## ACTION ITEM
Check each line of the entries below for the word "resized", and copy out the ones that have it.

───

==> src/rtl/seg_xlate_pkg.sv <==
package seg_xlate_pkg;
  parameter int unsigned EA_W   = 32;
  parameter int unsigned SEL_W  = 4;
  parameter int unsigned SEG_W  = 24;
  localparam int unsigned OFF_W = EA_W - SEL_W;
  localparam int unsigned VA_W  = SEG_W + OFF_W;
  localparam int unsigned N_SEG = 1 << SEL_W;

  typedef struct packed {
    logic             en;
    logic             priv;
    logic [SEL_W-1:0] idx;
    logic [SEG_W-1:0] data;
  } seg_wr_t;
endpackage

==> src/rtl/seg_wr_gate.sv <==
module seg_wr_gate
  import seg_xlate_pkg::*;
(
  input  logic             clk,
  input  logic             rst_n,
  input  seg_wr_t          req_i,
  output logic [N_SEG-1:0] ld_o,
  output logic             fault_o
);
  logic fault_d, fault_q;

  always_comb begin
    ld_o = '0;
    if (req_i.en && req_i.priv) ld_o[req_i.idx] = 1'b1;
    fault_d = req_i.en && !req_i.priv;
  end

  always_ff @(posedge clk or negedge rst_n) begin
    if (!rst_n) fault_q <= 1'b0;
    else        fault_q <= fault_d;
  end

  assign fault_o = fault_q;

  assert_fault_pulse_R5: assert property (@(posedge clk) disable iff (!rst_n)
    (req_i.en && !req_i.priv) |=> fault_o);
  assert_fault_quiet_R5: assert property (@(posedge clk) disable iff (!rst_n)
    !(req_i.en && !req_i.priv) |=> !fault_o);
  assert_no_load_unpriv_R4: assert property (@(posedge clk) disable iff (!rst_n)
    !req_i.priv |-> (ld_o == '0));
  always_comb assert_ld_onehot_R3: assert ($onehot0(ld_o));
endmodule

==> src/rtl/seg_table.sv <==
module seg_table
  import seg_xlate_pkg::*;
(
  input  logic             clk,
  input  logic             rst_n,
  input  logic [N_SEG-1:0] ld_i,
  input  logic [SEG_W-1:0] wdata_i,
  input  logic [SEL_W-1:0] sel_a_i,
  output logic [SEG_W-1:0] seg_a_o,
  input  logic [SEL_W-1:0] sel_b_i,
  output logic [SEG_W-1:0] seg_b_o
);
  logic [SEG_W-1:0] seg_q [N_SEG];

  for (genvar k = 0; k < N_SEG; k++) begin : g_ent
    logic [SEG_W-1:0] seg_d;
    always_comb seg_d = ld_i[k] ? wdata_i : seg_q[k];
    always_ff @(posedge clk or negedge rst_n) begin
      if (!rst_n) seg_q[k] <= '0;
      else        seg_q[k] <= seg_d;
    end
    assert_hold_R4: assert property (@(posedge clk) disable iff (!rst_n)
      !ld_i[k] |=> $stable(seg_q[k]));
    assert_load_R3: assert property (@(posedge clk) disable iff (!rst_n)
      ld_i[k] |=> (seg_q[k] == $past(wdata_i)));
  end

  assign seg_a_o = seg_q[sel_a_i];
  assign seg_b_o = seg_q[sel_b_i];
endmodule

==> src/rtl/seg_xlate.sv <==
module seg_xlate
  import seg_xlate_pkg::*;
(
  input  logic        clk,
  input  logic        rst_n,
  input  logic [31:0] ea_i,
  output logic [51:0] va_o,
  input  logic        wr_en_i,
  input  logic        wr_priv_i,
  input  logic [3:0]  wr_idx_i,
  input  logic [23:0] wr_data_i,
  output logic        priv_fault_o,
  input  logic [3:0]  rd_idx_i,
  output logic [23:0] rd_data_o
);
  seg_wr_t          wreq;
  logic [N_SEG-1:0] ld;
  logic [SEG_W-1:0] seg_sel;

  always_comb begin
    wreq.en   = wr_en_i;
    wreq.priv = wr_priv_i;
    wreq.idx  = wr_idx_i;
    wreq.data = wr_data_i;
  end

  seg_wr_gate u_gate (
    .clk(clk), .rst_n(rst_n), .req_i(wreq), .ld_o(ld), .fault_o(priv_fault_o)
  );

  seg_table u_tab (
    .clk(clk), .rst_n(rst_n), .ld_i(ld), .wdata_i(wreq.data),
    .sel_a_i(ea_i[EA_W-1 -: SEL_W]), .seg_a_o(seg_sel),
    .sel_b_i(rd_idx_i), .seg_b_o(rd_data_o)
  );

  assign va_o = {seg_sel, ea_i[OFF_W-1:0]};

  assert_offset_pass_R1: assert property (@(posedge clk) disable iff (!rst_n)
    va_o[OFF_W-1:0] == ea_i[OFF_W-1:0]);
  assert_ports_agree_R7: assert property (@(posedge clk) disable iff (!rst_n)
    (rd_idx_i == ea_i[31:28]) |-> (rd_data_o == va_o[51:28]));
  assert_unpriv_keeps_R4: assert property (@(posedge clk) disable iff (!rst_n)
    (wr_en_i && !wr_priv_i && rd_idx_i == wr_idx_i) |=>
      ($past(rd_idx_i) != rd_idx_i) || $stable(rd_data_o));
endmodule

==> config.mk <==
export PLATFORM = sky130hd
export DESIGN_NAME = seg_xlate
export DESIGN_NICKNAME = d
export VERILOG_FILES = /design/src/rtl/seg_xlate_pkg.sv /design/src/rtl/seg_wr_gate.sv /design/src/rtl/seg_table.sv /design/src/rtl/seg_xlate.sv
export SDC_FILE = /design/constraint.sdc
export NUM_CORES = 1
export LEC_CHECK = 0
export BUFFER_PORTS_ARGS = -buffer_cell sky130_fd_sc_hd__buf_2
export CORE_ASPECT_RATIO = 0.8
export CORE_UTILIZATION = 56
export DETAILED_ROUTE_END_ITERATION = 16
export PLACE_DENSITY = 0.73
export SYNTH_ARGS = -nofsm -noshare
export SYNTH_HDL_FRONTEND = slang
export SYNTH_SLANG_ARGS = --single-unit
==> constraint.sdc <==
create_clock -name clk -period 3.28 [get_ports clk]
set_input_delay 0.656 -clock clk [delete_from_list [all_inputs] [get_ports clk]]
set_output_delay 0.656 -clock clk [all_outputs]
set_load 0.02 [all_outputs]
==> results of run 1 <==
-- cells by family after synthesis --
kind of cell,after synthesis,share of synthesized area
compound gates,96,0.0357
mux,576,0.429
simple gates,81,0.0182
flops,385,0.478
buf+inv,155,0.0395
-- critical path: stages --
cell,delay [ns]
buf_6,0.24
buf_12,0.24
mux4_2,0.51
a22oi_1,0.34
nand2_1,0.12
buf_2,0.17
-- area by class of cell --
class / instances / area (sq um)
Multi-Input combinational cell: 753 / 9870
Tap cell: 472 / 591
Sequential cell: 385 / 9630
Fill cell: 2546 / 12400
Clock inverter: 8 / 115
Timing Repair Buffer: 149 / 1250
Clock buffer: 63 / 1230
-- sequential cells by signal, summed over array words and instances (netlist names) --
| signal | cells |
|---|---|
| u_tab.seg_q | 384 |
| u_gate.fault_o | 1 |
-- path summary, 6_finish.rpt --
check                                               end                         start  depth (start not counted)
max                                            va_o[51]                      ea_i[28]                          6
min in group clk               u_gate.fault_o$_DFF_PN0_                     wr_priv_i                          2
max reg2reg                u_tab.seg_q[297]$_DFFE_PN0P_  u_tab.seg_q[297]$_DFFE_PN0P_                          1
min                        u_tab.seg_q[123]$_DFFE_PN0P_                         rst_n                          1
max in group asynchronous   u_tab.seg_q[15]$_DFFE_PN0P_                         rst_n                          2
min reg2reg                u_tab.seg_q[328]$_DFFE_PN0P_  u_tab.seg_q[328]$_DFFE_PN0P_                          1
-- Yosys cell counts (all sizes together) (2+ instances only) --
| cell | instances |
|---|---|
| nor2 | 12 |
| clkbuf | 61 |
| mux4 | 192 |
| nand2b | 5 |
| nor2b | 6 |
| dfrtp | 385 |
| nand4b | 2 |
| and2 | 2 |
| buf | 94 |
| mux2 | 384 |
| a22oi | 96 |
| nand2 | 50 |
-- metrics by stage --
| stage | total power, mW | utilization | instances | worst slack, ns |
|---|---|---|---|---|
| after floorplan | 8.50 | - | 1293 | 0.582 |
| after global placement | 9.23 | 0.608 | 1759 | 0.344 |
| after detailed placement | 9.40 | 0.608 | 1759 | 0.338 |
| after CTS | 14.1 | 0.646 | 1830 | 0.332 |
| after global routing | 14.6 | 0.646 | 1830 | 0.225 |
| final | 14.0 | 0.646 | 1830 | 0.327 |
-- routing by layer --
| metal | up-vias | GRT usage |
|---|---|---|
| met4 | 2 | 0.0873 |
| met1 | 6794 | 0.429 |
| met2 | 494 | 0.462 |
| met5 | - | 0 |
| li1 | 5101 | - |
| met3 | 114 | 0.0744 |
-- power groups by stage --
| stage | clock [mW] | combinational [mW] | sequential [mW] |
|---|---|---|---|
| floorplan | 0 | 2.33 | 6.17 |
| global placement | 0 | 2.90 | 6.33 |
| detailed placement | 0 | 2.99 | 6.41 |
| CTS | 4.73 | 3.01 | 6.34 |
| global route | 4.93 | 3.20 | 6.49 |
| finish | 4.66 | 2.99 | 6.37 |
==> qor.txt, run 1 <==
Clock buffer depth: 3
Placed instance area: 21,300 sq um
Worst Path Class, Setup: input port to primary output
Layout Skew: 0 ns
Max-slew violation count: 0
Vias per Instance: 6.83
Routed wl met3: 4260 um
Metal1 wirelength: 23,000 um
DP HPWL: 32,100 um
Fin Setup TNS: 0 ns
Clock sinks: 385
I/O Pins: 145
Worst Setup Start Kind: input port
Syn_nets: 1,361
PD cells: 618 nW/um^2
Number of max-cap violations: 0
Critical Path AT: 2.30 ns
Ys async rst share: 1.00
Drt pass-1 iters: 4
Sw frac: 0.268
Reg power frac: 0.454
Die area: 36,800 sq um
Pleak: 9.91 nW
Initial DRC Count: 1,227
Most frequent cells in the layout: dfrtp_1, mux2_2, mux4_2
Share of cells above drive strength 1: 0.595
First-pass GRT wire length: 81,900 um
GP Congestion: 0.768
Wire length per cell: 28.8 um
Slew margin rel.: 0.382
Clock network power share: 0.332
Number of gates resized after CTS: 0
Core area: 35,100 sq um
CP Capture Type: primary output
WP data required: 2.62 ns
Worst min-delay path class: input port to async pin
Hold Vio Cnt, Final: 0
Final setup fails: 0
Internal power: 10.3 mW
CTS tree: yes
Synthesized cell area: 20,200 sq um
Met2 wire length: 24,200 um
Sequential fraction of the synthesis area: 0.478
Largest net degree at the start of global routing: 77
CTS Buf Count: 40
Vias in the first global route: 13,310
Final wirelength: 52,700 um
Area Growth Syn to Fin: 12.5%
Minimum clock period: 2.95 ns
Main synth FF type: dfrtp_1
Period Utilization, post-route: 0.900
Hold_buf cts: 0
Port-buffer cells: 88
GRT overflow: 0
H-tree depth: 2
Post-layout instance area: 22,700 sq um
Commonest non-fill, non-tap cell in the layout: dfrtp_1
Reg-to-reg slack, setup: 2.48 ns
Uppermost routed layer: met5
Root buffer cell: clkbuf_16
Worst Max-Slew Pin Slew: 0.927 ns
Unique masters post-synth: 19
Setup bufs post-CTS: 0
Comb pwr share: 0.213
Crit Path Max Fanout: 17
Clock slew at reported path FFs: 0.06 ns
P_sw: 3.76 mW
Synth top area share: 0.478
ANT cells: 0
Achievable Freq: 339 MHz
Cells after synthesis: 1,293
Post-synth top area cell: dfrtp_1
Antenna viol nets, final: 0
Die H: 172 um
Worst skew pair latency: 0.53 ns
Peak supply drop: 345 uV
Fin nets: 1,397
Tot GR Track Use: 0.301
Rows: 61
Status: complete, no violations
Yosys warnings: 0
Synth area leaders: dfrtp_1, mux2_2, mux4_2, a22oi_1, buf_4
Synthesized flop and latch total: 385
WHS: 0.0812 ns
DIE WIDTH: 214 um
EDFF count, synth: 0
Vias: 12,505
Remaining DRCs: 0
Initial antenna violation count: 1
Unrepaired setup endpoints after global routing: no
Initial Util: 0.574
Mapped Avg Cell Area: 15.6 sq um
(Power assumes the default switching activity.)
==> run 2, diff against run 1 <==
--- a/config.mk
+++ b/config.mk
@@ -5,11 +5,12 @@
 export SDC_FILE = /design/constraint.sdc
 export NUM_CORES = 1
 export LEC_CHECK = 0
+export ABC_AREA = 1
 export BUFFER_PORTS_ARGS = -buffer_cell sky130_fd_sc_hd__buf_2
 export CORE_ASPECT_RATIO = 0.8
 export CORE_UTILIZATION = 56
 export DETAILED_ROUTE_END_ITERATION = 16
-export PLACE_DENSITY = 0.73
+export PLACE_DENSITY = 0.72
 export SYNTH_ARGS = -nofsm -noshare
 export SYNTH_HDL_FRONTEND = slang
 export SYNTH_SLANG_ARGS = --single-unit
==> run 2 against run 1 <==
- hold slack worse by 0.018 ns
- first-iteration DRC count is 130% higher
- area after synthesis is 14% higher
- die area is 14% higher
- flip-flop and latch count stayed put
- worst setup slack better by 0.10 ns
- final area is 9.3% higher
- clock power is 11% higher
- via count is 80% higher
- final cell count is 110% higher
- critical endpoint is now rd_data_o[22]
==> qor.txt, run 2 <==
First-pass GRT wire length: 118,000 um (+44%)
ANT cells: 0 (unchanged)
Post-synth top area cell: dfrtp_1
Layout Skew: 0 ns (unchanged)
CP cell instances: buf_6 > inv_6 > buf_4 > nand2_1 > nand3_1 > nand3_1 > nand3_1 > nand2_1 > buf_2
Vias: 22,569 (+80%)
WP data required: 2.62 ns (about the same)
Tot GR Track Use: 0.358 (+0.0572)
Commonest non-fill, non-tap cell in the layout: nand2_1
Number of gates resized after CTS: 0 (unchanged)
Initial DRC Count: 2,822 (+130%)
Buffers & Inverters on Critical Path: 4 (+1)
Mapped Avg Cell Area: 6.81 sq um (-56%)
Synth cell count leaders: nand2_1, nand3_1, inv_1
Port-buffer cells: 88 (unchanged)
Slowest stage delay, CP: 0.39 ns (-0.12 ns)
Slew margin rel.: 0.431 (+0.0489)
DIE WIDTH: 229 um (+6.8%)
Clock buffer depth: 3 (unchanged)
Most frequent cells in the layout: nand2_1, nand3_1, inv_1
Max-slew violation count: 0 (unchanged)
Worst min-delay path class: input port to async pin
Critical Path AT: 2.19 ns (-0.11 ns)
Vias in the first global route: 21,515 (+62%)
Hold Vio Cnt, Final: 0 (unchanged)
Die H: 183 um (+6.8%)
Top-count cell post-synth: nand2_1
Proportion of synthesized area in mux cells: 0 (-0.429)
Vias per Instance: 5.85 (-14%)
Number of max-cap violations: 0 (unchanged)
Crit Path Max Fanout: 47 (+30)
I/O Pins: 145 (unchanged)
Reg with most FFs: u_tab.seg_q
Post-synthesis compound-gate area fraction: 0.0888 (+0.0531)
Initial Util: 0.567 (-0.00765)
Worst Setup Start Kind: input port
Unrepaired setup endpoints after global routing: no
Unique masters post-synth: 19 (unchanged)
Fin Setup TNS: 0 ns (unchanged)
GRT overflow: 0 (unchanged)
Period Utilization, post-route: 0.869 (-0.0313)
Max FFs per register: 384 (unchanged)
Most used cell along the critical path: nand3_1
CP top delay family: buffers and inverters
Fin nets: 3,350 (+140%)
Final wirelength: 74,600 um (+41%)
Final core occ: 0.610 (-0.0361)
Peak supply drop: 537 uV (+56%)
XOR/XNOR Fraction of Synth Area: 0 (unchanged)
CTS tree: yes
Drt pass-1 iters: 6 (+2)
Final setup fails: 0 (unchanged)
Main combinational cell family by area after synthesis: simple AND/OR/NAND/NOR gates
Ys async rst share: 1.00 (unchanged)
Pleak: 13.0 nW (+32%)
Wire length per cell: 19.3 um (-33%)
Synth top area share: 0.418 (-0.0593)
Worst Max-Slew Pin Slew: 0.853 ns (-0.0743 ns)
EDFF count, synth: 0 (unchanged)
Post-Synth Simple-Gate Area: 0.351 (+0.333)
CTS Buf Count: 43 (+7.5%)
Share of cells above drive strength 1: 0.0869 (-0.508)
Synth Area in Adders: 0 (unchanged)
Remaining DRCs: 0 (unchanged)
Sequential fraction of the synthesis area: 0.418 (-0.0593)
Initial antenna violation count: 0 (-1)
Yosys warnings: 0 (unchanged)
Die area: 41,900 sq um (+14%)
Achievable Freq: 351 MHz (+3.6%)
Syn_nets: 3,448 (+150%)
Setup bufs post-CTS: 0 (unchanged)
DP HPWL: 42,700 um (+33%)
Clock slew at reported path FFs: 0.06 ns (about the same)
Cells after synthesis: 3,380 (+160%)
Root buffer cell: clkbuf_16
CP Capture Type: primary output
Area Growth Syn to Fin: 7.67%
CP max-delay cell: buf_4
Clock sinks: 385 (unchanged)
Synthesized flop and latch total: 385 (unchanged)
Synth area leaders: dfrtp_1, nand2_1, nand3_1, inv_1, o21ai_1
Main synth FF type: dfrtp_1
Rows: 66 (+8.2%)
Worst skew pair latency: 0.55 ns (+0.02 ns)
Status: complete, no violations
Minimum clock period: 2.85 ns (-0.103 ns)
PD cells: 591 nW/um^2 (-4.4%)
Hold_buf cts: 0 (unchanged)
Largest net degree at the start of global routing: 119 (+55%)
Antenna viol nets, final: 0 (unchanged)
Worst Path Class, Setup: input port to primary output
GP Congestion: 0.880 (+15%)
Synthesized cell area: 23,000 sq um (+14%)
Core area: 40,600 sq um (+16%)
H-tree depth: 2 (unchanged)
run 2: cell types whose count changed after synthesis, moves of 192 or more:
cell,previous run,this run
mux4_2,192,0
nand2_1,50,1205
mux2_2,384,0
o21ai_1,0,291
nand3_1,0,673
inv_1,0,407
run 2: logic make-up (layout without fill, tap and decap cells):
kind of cell,Yosys count,after routing
buf+inv,713,647
flops,385,385
compound gates,384,384
simple gates,1898,1898
run 2: layout make-up:
cell class / instances / area, sq um
fillers: 3771 / 15800
well taps: 544 / 681
flip-flops and latches: 385 / 9630
multi-input cells: 2282 / 10100
clock buffers: 61 / 1270
repair buffers: 146 / 1240
inverters: 424 / 1610
clock inverters: 16 / 233
run 2: metrics by stage:
step	hold slack, ns	setup slack (ns)	instances	area (sq um)	total power, mW
finish	0.0631	0.430	3858	24800	14.6
global route	0.121	0.352	3858	24800	15.5
CTS	0.0867	0.475	3858	24800	14.7
detailed placement	0.468	0.487	3781	23300	9.49
global placement	0.464	0.499	3781	23300	9.33
floorplan	0.360	1.04	3380	23000	8.60
run 2: layer usage:
metal,part of all wire,track usage,routed length [um]
met2,0.45,0.572,33300
met4,0.057,0.202,4220
met5,0,0,0
met1,0.39,0.463,29300
met3,0.10,0.0609,7700
run 2: path summary, 6_finish.rpt:
path | start | endpoint | slack (ns) | cells past startpoint
max | rd_idx_i[0] | rd_data_o[22] | 0.43 | 9
min | rst_n | u_tab.seg_q[78]$_DFFE_PN0P_ | 0.06 | 1
max reg2reg | u_tab.seg_q[147]$_DFFE_PN0P_ | u_tab.seg_q[147]$_DFFE_PN0P_ | 2.56 | 2
min reg2reg | u_tab.seg_q[72]$_DFFE_PN0P_ | u_tab.seg_q[72]$_DFFE_PN0P_ | 0.48 | 2
max in group asynchronous | rst_n | u_tab.seg_q[131]$_DFFE_PN0P_ | 2.31 | 2
min in group clk | wr_priv_i | u_gate.fault_o$_DFF_PN0_ | 0.26 | 2
run 2: where the power goes:
part,internal (mW),total [mW],switching [mW],leakage (nW)
sequential,5.63,6.11,0.481,4.99
combinational,1.16,3.37,2.21,7.30
clock,3.15,5.16,2.01,0.742
total,9.94,14.6,4.70,13.0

───

## EXERCISE RESULT
Number of gates resized after CTS: 0
Number of gates resized after CTS: 0 (unchanged)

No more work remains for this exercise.